Google +1 - Striiiiike three, and you're out!

Today's limited release by Google of its new "+1" or "plus one" feature inevitably has the Internet awash with buzz and speculation about its impacts and the implications it will have for online marketers.  If you don't know what +1 is, it's Google's latest attempt to integrate a social media-esque voting system into its search results.  It takes the form of a greyed out button next to each search result that can be clicked to effectively "vote" for a particular page that you like, which is then shared with other people in your (Google) social network and other +1 users.

Only a small number of Google.com users in the states are seeing this by default right now, but it looks like this:

Google-plus-one-+1
You can force Google to show this if you want to try it out yourself by visiting Google Experimental and joining the +1 experiment.

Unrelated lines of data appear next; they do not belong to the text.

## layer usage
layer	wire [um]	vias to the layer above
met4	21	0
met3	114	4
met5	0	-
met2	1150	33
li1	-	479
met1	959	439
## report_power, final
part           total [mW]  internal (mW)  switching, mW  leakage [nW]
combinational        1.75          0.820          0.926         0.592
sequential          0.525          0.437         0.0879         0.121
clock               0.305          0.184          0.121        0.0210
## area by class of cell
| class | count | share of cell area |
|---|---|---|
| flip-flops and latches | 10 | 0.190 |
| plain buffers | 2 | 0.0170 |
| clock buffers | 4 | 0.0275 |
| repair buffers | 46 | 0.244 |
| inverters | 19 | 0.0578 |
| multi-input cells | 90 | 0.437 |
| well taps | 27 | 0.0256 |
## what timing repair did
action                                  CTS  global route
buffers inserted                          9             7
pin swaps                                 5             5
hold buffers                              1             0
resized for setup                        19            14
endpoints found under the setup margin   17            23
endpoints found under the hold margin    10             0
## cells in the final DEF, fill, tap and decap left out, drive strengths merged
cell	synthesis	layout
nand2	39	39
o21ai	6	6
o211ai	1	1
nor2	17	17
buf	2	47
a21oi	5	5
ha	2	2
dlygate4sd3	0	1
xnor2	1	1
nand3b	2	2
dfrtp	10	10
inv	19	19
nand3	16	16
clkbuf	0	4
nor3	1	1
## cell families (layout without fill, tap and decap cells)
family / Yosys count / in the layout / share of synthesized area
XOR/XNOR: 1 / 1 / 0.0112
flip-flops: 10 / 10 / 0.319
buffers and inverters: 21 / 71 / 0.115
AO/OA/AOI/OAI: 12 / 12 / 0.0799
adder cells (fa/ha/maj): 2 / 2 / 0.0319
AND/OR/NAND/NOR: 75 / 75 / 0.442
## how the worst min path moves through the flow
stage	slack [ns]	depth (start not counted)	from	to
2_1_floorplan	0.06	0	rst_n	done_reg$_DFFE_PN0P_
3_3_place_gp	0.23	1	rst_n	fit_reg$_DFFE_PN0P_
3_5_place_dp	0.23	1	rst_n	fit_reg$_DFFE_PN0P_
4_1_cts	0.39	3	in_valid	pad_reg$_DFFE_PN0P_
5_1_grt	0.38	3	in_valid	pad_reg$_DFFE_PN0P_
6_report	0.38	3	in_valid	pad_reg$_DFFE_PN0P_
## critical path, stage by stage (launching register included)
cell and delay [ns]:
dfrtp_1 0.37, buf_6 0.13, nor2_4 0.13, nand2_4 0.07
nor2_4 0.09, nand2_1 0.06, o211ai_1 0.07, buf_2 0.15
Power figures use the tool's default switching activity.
===== src/design/stitch_record_stream_parser.sv =====
// Top level of the stitch record stream parser: front end, command queue, back end.
// Depends on srsp_pkg, srsp_front, srsp_cmd_fifo and srsp_back.
//
//   channel  | handshake            | payload
//   ---------+----------------------+-------------------------------
//   input    | push in, full out    | i_item   (data_byte, end_of_input)
//   result   | pop in, empty out    | o_result (one thread, stitch or end item)
//
// One byte is accepted per cycle while full is low; the front end updates its position
// counters in the cycle of acceptance. A result passes the command queue, then the
// output register. A byte that causes two results (a thread or stitch plus the end
// item) stays queued until the end item is loaded. Reset is synchronous and clears all
// control state. full rises only when the command queue fills while pop is held low.
module stitch_record_stream_parser #(
    parameter int CMD_DEPTH = 4
) (
    input  logic               i_clk,
    input  logic               i_rst_n,
    input  logic               push,
    output logic               full,
    input  srsp_pkg::t_in_item i_item,
    output logic               empty,
    input  logic               pop,
    output srsp_pkg::t_result  o_result
);
    import srsp_pkg::*;

    logic accept;
    logic cmd_valid;
    t_cmd cmd_in;
    t_cmd cmd_head;
    logic cmd_empty;
    logic cmd_pop;

    assign accept = push && !full;

    // Classify incoming bytes
    srsp_front u_front (
        .i_clk       (i_clk),
        .i_rst_n     (i_rst_n),
        .i_accept    (accept),
        .i_item      (i_item),
        .o_cmd_valid (cmd_valid),
        .o_cmd       (cmd_in)
    );

    // Decouple front and back
    srsp_cmd_fifo #(
        .DEPTH (CMD_DEPTH)
    ) u_cmd_fifo (
        .i_clk     (i_clk),
        .i_rst_n   (i_rst_n),
        .i_wr_en   (cmd_valid),
        .i_wr_data (cmd_in),
        .i_rd_en   (cmd_pop),
        .o_full    (full),
        .o_empty   (cmd_empty),
        .o_rd_data (cmd_head)
    );

    // Emit result beats
    srsp_back u_back (
        .i_clk       (i_clk),
        .i_rst_n     (i_rst_n),
        .i_cmd_empty (cmd_empty),
        .i_cmd       (cmd_head),
        .o_cmd_pop   (cmd_pop),
        .i_pop       (pop),
        .o_empty     (empty),
        .o_result    (o_result)
    );

endmodule

===== config.mk =====
export PLATFORM = sky130hd
export DESIGN_NAME = stitch_record_stream_parser
export DESIGN_NICKNAME = d
export VERILOG_FILES = /design/src/design/srsp_pkg.sv /design/src/design/srsp_front.sv /design/src/design/srsp_cmd_fifo.sv /design/src/design/srsp_back.sv /design/src/design/stitch_record_stream_parser.sv
export SDC_FILE = /design/constraint.sdc
export NUM_CORES = 1
export LEC_CHECK = 0
export ABC_CLOCK_PERIOD_IN_PS = 8600
export BUFFER_PORTS_ARGS = -buffer_cell sky130_fd_sc_hd__buf_4
export CAP_MARGIN = 20
export CELL_PAD_IN_SITES_DETAIL_PLACEMENT = 1
export CELL_PAD_IN_SITES_GLOBAL_PLACEMENT = 2
export CORE_UTILIZATION = 30
export DETAILED_ROUTE_END_ITERATION = 10
export GPL_TIMING_DRIVEN = 0
export PLACE_DENSITY = 0.59
export SYNTH_ARGS = -nofsm -noshare
export SYNTH_HDL_FRONTEND = slang
export SYNTH_SLANG_ARGS = --single-unit

===== constraint.sdc =====
create_clock -name i_clk -period 8.6 [get_ports i_clk]
set_input_delay 1.72 -clock i_clk [delete_from_list [all_inputs] [get_ports i_clk]]
set_output_delay 1.72 -clock i_clk [all_outputs]
set_load 0.02 [all_outputs]
$ cat config.mk
export PLATFORM = sky130hd
export DESIGN_NAME = tlru_min_tree
export DESIGN_NICKNAME = d
export VERILOG_FILES = /design/src/rtl/tlru_pkg.sv /design/src/rtl/tlru_min_tree.sv
export SDC_FILE = /design/constraint.sdc
export NUM_CORES = 2
export LEC_CHECK = 0
export BUFFER_PORTS_ARGS = -buffer_cell sky130_fd_sc_hd__buf_2
export CAP_MARGIN = 20
export CORE_AREA = 3 3 399 401
export CTS_CLUSTER_DIAMETER = 40
export DETAILED_ROUTE_END_ITERATION = 12
export DIE_AREA = 0 0 402 404
export HOLD_SLACK_MARGIN = 0.06
export SYNTH_ARGS = -nofsm -noshare
export SYNTH_HDL_FRONTEND = slang
export SYNTH_SLANG_ARGS = --single-unit
$ cat constraint.sdc
create_clock -name clk -period 5.1 [get_ports clk]
set_clock_uncertainty 0.15 [all_clocks]
set_input_delay 0.51 -clock clk [delete_from_list [all_inputs] [get_ports clk]]
set_output_delay 0.51 -clock clk [all_outputs]
set_load 0.05 [all_outputs]
$ cat src/rtl/tlru_pkg.sv
// tlru_pkg: shared sizes, item types, event codes and the compare helper
// for the timestamp lru replacement core; no dependencies
`timescale 1ns / 1ps

package tlru_pkg;

  // cache geometry
  localparam int SETS = 2048;
  localparam int WAYS = 16;

  // field widths of the items
  localparam int KIND_W   = 2;
  localparam int SET_W    = 11;
  localparam int WAY_IN_W = 4;
  localparam int VICTIM_W = 4;
  localparam int STAMP_W  = 64;

  // derived sizes
  localparam int ADDR_W  = (SETS > 1) ? $clog2(SETS) : 1;
  localparam int WAY_W   = $clog2(WAYS);
  localparam int WAYS_P2 = 1 << WAY_W;

  // event codes
  typedef enum logic [KIND_W-1:0] {
    KIND_QUERY  = 2'd0,
    KIND_FILL   = 2'd1,
    KIND_ACCESS = 2'd2
  } kind_t;

  typedef struct packed {
    logic [KIND_W-1:0]   kind;
    logic [SET_W-1:0]    set_index;
    logic [WAY_IN_W-1:0] way_index;
    logic                was_hit;
    logic                is_write;
  } in_item_t;

  typedef struct packed {
    logic [VICTIM_W-1:0] victim_way;
  } out_item_t;

  // one stored row: the stamps of every way of a set
  typedef logic [WAYS-1:0][STAMP_W-1:0] row_t;

  // one node of the minimum search
  typedef struct packed {
    logic               valid;
    logic [STAMP_W-1:0] stamp;
    logic [WAY_W-1:0]   way;
  } node_t;

  // older of two nodes; the lower way (left) wins ties
  function automatic node_t min_node(node_t a, node_t b);
    if (b.valid && (!a.valid || (b.stamp < a.stamp))) begin
      return b;
    end
    return a;
  endfunction

endpackage

$ cat src/rtl/tlru_min_tree.sv
// tlru_min_tree: registered pairwise tree that finds the oldest way of a row
// depends on tlru_pkg; one compare level per pipeline stage
`timescale 1ns / 1ps

module tlru_min_tree import tlru_pkg::*; (
  input  logic             clk,
  input  logic             rst,
  input  logic             row_valid,
  input  row_t             row,
  output logic             way_valid,
  output logic [WAY_W-1:0] way
);

  node_t leaf [WAYS_P2];
  node_t lvl [WAY_W][WAYS_P2/2];
  logic [WAY_W-1:0] lvl_valid;

  // leaves, padding past the last way marked invalid
  for (genvar i = 0; i < WAYS_P2; i++) begin : g_leaf
    if (i < WAYS) begin : g_real
      assign leaf[i] = '{valid: 1'b1, stamp: row[i], way: WAY_W'(i)};
    end else begin : g_pad
      assign leaf[i] = '{valid: 1'b0, stamp: '0, way: WAY_W'(i)};
    end
  end

  // compare levels, each registered
  for (genvar l = 0; l < WAY_W; l++) begin : g_lvl
    for (genvar j = 0; j < (WAYS_P2 >> (l + 1)); j++) begin : g_node
      if (l == 0) begin : g_first
        always_ff @(posedge clk) begin
          lvl[l][j] <= min_node(leaf[2*j], leaf[2*j+1]);
        end
      end else begin : g_next
        always_ff @(posedge clk) begin
          lvl[l][j] <= min_node(lvl[l-1][2*j], lvl[l-1][2*j+1]);
        end
      end
    end
  end

  // stage valid bits
  always_ff @(posedge clk) begin
    if (rst) begin
      lvl_valid <= '0;
    end else begin
      lvl_valid <= {lvl_valid[WAY_W-2 >= 0 ? WAY_W-2 : 0 : 0], row_valid} & {WAY_W{1'b1}};
    end
  end

  assign way_valid = lvl_valid[WAY_W-1];
  assign way       = lvl[WAY_W-1][0].way;

endmodule

==> run metrics <==
Post-synth ARST share 0%; Synth Cell Area 53280 um^2; initial drt markers 1972; Req. time, crit path 5.59 ns; Mapped Nets 7227; f_max 208.6 MHz; fill cell count 14133; sw frac 31.50%; Final #Nets 9393; via count 46492; Clock power frac 37.4%; Leak 38.62 nW; Final period util 93.99%; RSZ-0062 raised after global routing false; Net Sw Power 9.899 mW; largest net degree at the start of global routing 67; number of global-route vias before repair 49348; #FFs+latches synth 926; post-cts resize count 0; final setup TNS 0 ns; routability cong. 0.9508; Cell Pwr Density 407.1 nW/um^2; # clock sinks 926; share of post-route cells with drive strength above 1 28.85%; Num CTS Buffers 168; Slew HR 28.68%; GRT Overall Usage 23.59%; status complete, no violations; Die W 402 um; Mapped Cells 5255; Final Slew Violations 0; initial core utilization 34.15%; CTS tree built; Routed WL per cell 20.43 um; Synth Flop Type dfxtp_1; MaxCap Viol Count 0; most common cell after layout, fill and taps aside buf_2; Post-synth EDFFs 0; post-synthesis cell type count 61; Post-DRT Antenna Nets 0; Worst setup EP type flip-flop; IO Port Bufs 1031; total gr overflow 0; Util after Layout 49.48%; first-pass GRT wire length 289.5 mm; commonest cells after routing, fill and taps aside buf_2 (1032), dlygate4sd3_1 (1026), inv_1 (960); Comb pwr share 30.9%; sequential fraction of the synthesis area 34.79%; count of final hold-check violations 0; initial antenna violation count 84; final setup vio count 0; Reg clk slew, reported paths 0.05 ns; total power 31.42 mW; Root Buffer clkbuf_16; crit-path max FO 38; DRC errors left 0; Int Power 21.53 mW; vias per cell 4.807; Row Count 145; hold crit path type flip-flop to flip-flop; Ports 1032; area grow syn2layout 44.88%; final wirelength 197.6 mm; crit path DAT 5.29 ns; Longest Clk Path Bufs 3; Max VDD drop 0.3185 mV; worst slew pin tran 1.043 ns; hpwl dp 160.3 mm; Reg power frac 31.7%; TritonRoute pass-1 iters 5; Tmin final 4.794 ns; Core ar. 156000 um^2; die height 404 um; syn_area_per_cell 10.14 um^2; crit start category input port; Syn. warnings 0; worst skew pair latency 0.78 ns; die footprint 162400 um^2; H-tree depth 4; critical path class input port to flip-flop
## metrics by stage
| stage | setup WS [ns] | cells | cell area [um^2] | hold slack [ns] |
|---|---|---|---|---|
| finish | 0.3064 | 9671 | 77200 | 0.2849 |
| global route | 0.08546 | 9653 | 77150 | 0.2988 |
| CTS | 0.3905 | 9620 | 77070 | 0.2609 |
| detailed placement | 0.6457 | 8283 | 60780 | 0.2808 |
| global placement | 0.5477 | 8282 | 60780 | 0.2689 |
| floorplan | 2.022 | 5255 | 53280 | 0.2638 |
## registers in the layout (all words and copies together), names as in the netlist
| name | cells |
|---|---|
| lvl | 922 |
| lvl_valid | 4 |
## worst paths after layout
| path | startpoint | endpoint | slack, ns | cells after the start |
|---|---|---|---|---|
| worst max-delay path | row[307] | lvl[0][383] | 0.31 | 13 |
| worst min-delay path | lvl_valid[1] | lvl_valid[2] | 0.28 | 1 |
| worst max register to register | lvl[0][228] | lvl[1][388] | 0.96 | 10 |
| worst min register to register | lvl_valid[1] | lvl_valid[2] | 0.28 | 1 |
## power by group through the flow
stage / clock network, mW / logic (mW) / registers, mW
floorplan: 0 / 5.95 / 9.63
global placement: 0 / 8.60 / 10.1
detailed placement: 0 / 8.78 / 10.1
CTS: 12.0 / 9.85 / 10.0
global route: 12.4 / 10.8 / 10.1
finish: 11.8 / 9.71 / 9.95
## repair_timing
action / 4_1_cts / 5_1_grt
buffers inserted: 0 / 0
hold buffers: 1026 / 0
hold endpoints to repair: 516 / 0
## critical path: stages
cell and delay [ns]:
dlygate4sd3_1 0.54, buf_2 0.13, inv_1 0.05, ha_1 0.33, a21oi_1 0.18, o21ai_0 0.12, a221o_1 0.38, a2111oi_0 0.81
o21ai_0 0.38, a41oi_4 0.28, buf_4 0.53, mux2_2 0.41, dlygate4sd3_1 0.56
## synth_stat cells, drive strengths merged (15+ instances only)
master	count	area [um^2]
inv	960	3603
ha	945	11820
dfxtp	926	18540
mux2	907	10500
a21oi	321	1610
nand2	203	762.0
nand4	145	907.1
o21ai	145	725.7
a21o	121	908.4
nor2	113	424.2
buf	96	770.7
nand3	54	270.3
a211oi	47	352.8
a2111oi	30	281.5
nor3	28	140.1
nor4	23	143.9
and4	15	131.4
o211ai	15	112.6
## area by class of cell
cell class                      instances  area, um^2  share of cell area [%]
Antenna cell                           51       127.6                  0.1653
Clock buffer                          208        4659                   6.036
Clock inverter                        103        1359                   1.760
Inverter                              960        3603                   4.668
Multi-Input combinational cell       3271       30520                   39.53
Sequential cell                       926       18540                   24.01
Tap cell                             2058        2575                   3.336
Timing Repair Buffer                 2094       15820                   20.49
## logic make-up (layout without fill, tap and decap cells)
group | count (synthesis) | after routing | synth area share (%)
AOI/OAI and AO/OA | 783 | 783 | 9.198
buffers and inverters | 1058 | 3365 | 8.223
adders and majority gates | 945 | 945 | 22.19
muxes | 907 | 907 | 19.70
and+or+nand+nor | 636 | 636 | 5.894
other | 0 | 51 | 0
DFF | 926 | 926 | 34.79
## routing by layer
layer | vias to the layer above | wire length [um] | global-route usage, %
li1 | 22820 | - | -
met1 | 21946 | 77030 | 25.91
met2 | 1286 | 101100 | 43.79
met3 | 410 | 10890 | 4.981
met4 | 30 | 8367 | 9.790
met5 | - | 195 | 0
No activity file was read; power rests on OpenSTA's default activity.
===== config.mk =====
export PLATFORM = sky130hd
export DESIGN_NAME = bb3_lane
export DESIGN_NICKNAME = d
export VERILOG_FILES = /design/src/rtl/bb3_pkg.sv /design/src/rtl/bb3_lane.sv
export SDC_FILE = /design/constraint.sdc
export NUM_CORES = 1
export LEC_CHECK = 0
export ABC_AREA = 1
export BUFFER_PORTS_ARGS = -buffer_cell sky130_fd_sc_hd__buf_2
export CORE_AREA = 5 5 266 268
export DETAILED_ROUTE_END_ITERATION = 10
export DIE_AREA = 0 0 271 273
export PLACE_DENSITY = 0.54
export SYNTH_ARGS = -nofsm -noshare
export SYNTH_HDL_FRONTEND = slang
export SYNTH_SLANG_ARGS = --single-unit

===== constraint.sdc =====
create_clock -name clock -period 16.46 [get_ports clock]
set_input_delay 0.823 -clock clock [delete_from_list [all_inputs] [get_ports clock]]
set_output_delay 0.823 -clock clock [all_outputs]
set_load 0.02 [all_outputs]
`config.mk`:
```
export PLATFORM = sky130hd
export DESIGN_NAME = bb3_merge
export DESIGN_NICKNAME = d
export VERILOG_FILES = /design/src/rtl/bb3_pkg.sv /design/src/rtl/bb3_merge.sv
export SDC_FILE = /design/constraint.sdc
export NUM_CORES = 1
export LEC_CHECK = 0
export ABC_CLOCK_PERIOD_IN_PS = 7100
export BUFFER_PORTS_ARGS = -buffer_cell sky130_fd_sc_hd__buf_2
export CAP_MARGIN = 10
export CORE_MARGIN = 1.5
export CORE_UTILIZATION = 55
export CTS_CLUSTER_SIZE = 24
export DETAILED_ROUTE_END_ITERATION = 8
export MAX_ROUTING_LAYER = met4
export PLACE_DENSITY = 0.72
export SLEW_MARGIN = 20
export SYNTH_ARGS = -nofsm -noshare
export SYNTH_HDL_FRONTEND = slang
export SYNTH_SLANG_ARGS = --single-unit
```
`constraint.sdc`:
```
create_clock -name clock -period 7.1 [get_ports clock]
set_input_delay 0.71 -clock clock [delete_from_list [all_inputs] [get_ports clock]]
set_output_delay 0.71 -clock clock [all_outputs]
set_load 0.1 [all_outputs]
```
## config.mk

```make
export PLATFORM = sky130hd
export DESIGN_NAME = linear_probe_hash_table
export DESIGN_NICKNAME = d
export VERILOG_FILES = /design/src/rtl/lph_pkg.sv /design/src/rtl/lph_mod.sv /design/src/rtl/linear_probe_hash_table.sv
export SDC_FILE = /design/constraint.sdc
export NUM_CORES = 1
export LEC_CHECK = 0
export BUFFER_PORTS_ARGS = -buffer_cell sky130_fd_sc_hd__buf_2
export CELL_PAD_IN_SITES_DETAIL_PLACEMENT = 1
export CELL_PAD_IN_SITES_GLOBAL_PLACEMENT = 2
export CORE_ASPECT_RATIO = 0.75
export CORE_MARGIN = 3
export CORE_UTILIZATION = 48
export CTS_CLUSTER_SIZE = 28
export DETAILED_ROUTE_END_ITERATION = 12
export MAX_ROUTING_LAYER = met4
export PLACE_DENSITY = 0.83
export SYNTH_ARGS = -nofsm -noshare
export SYNTH_HDL_FRONTEND = slang
export SYNTH_SLANG_ARGS = --single-unit
```

## constraint.sdc

```tcl
create_clock -name clk -period 7.7 [get_ports clk]
set_clock_uncertainty 0.05 [all_clocks]
set_input_delay 1.54 -clock clk [delete_from_list [all_inputs] [get_ports clk]]
set_output_delay 1.54 -clock clk [all_outputs]
set_load 0.03 [all_outputs]
```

So what do Greenlighters have to say about +1?  Let's find out...

"In order to use the Google +1 button, you need to have a public Google Profile visible to the world.  Unless they manage to get people creating their Google Profiles it's not going to work."

 

"This really only works for Google if they can manage to import your Facebook data, Twitter data, etc, into your Google Profile, making them the key gatekeeper of your social interactions. There's probably a need for that anyway as there are now too many points of interaction. It took me about 20 mins today to find a message from a friend that I needed because I couldn't remember whether it was sent to me via SMS, Twitter,  Facebook, Gmail, Hotmail, Messenger, etc...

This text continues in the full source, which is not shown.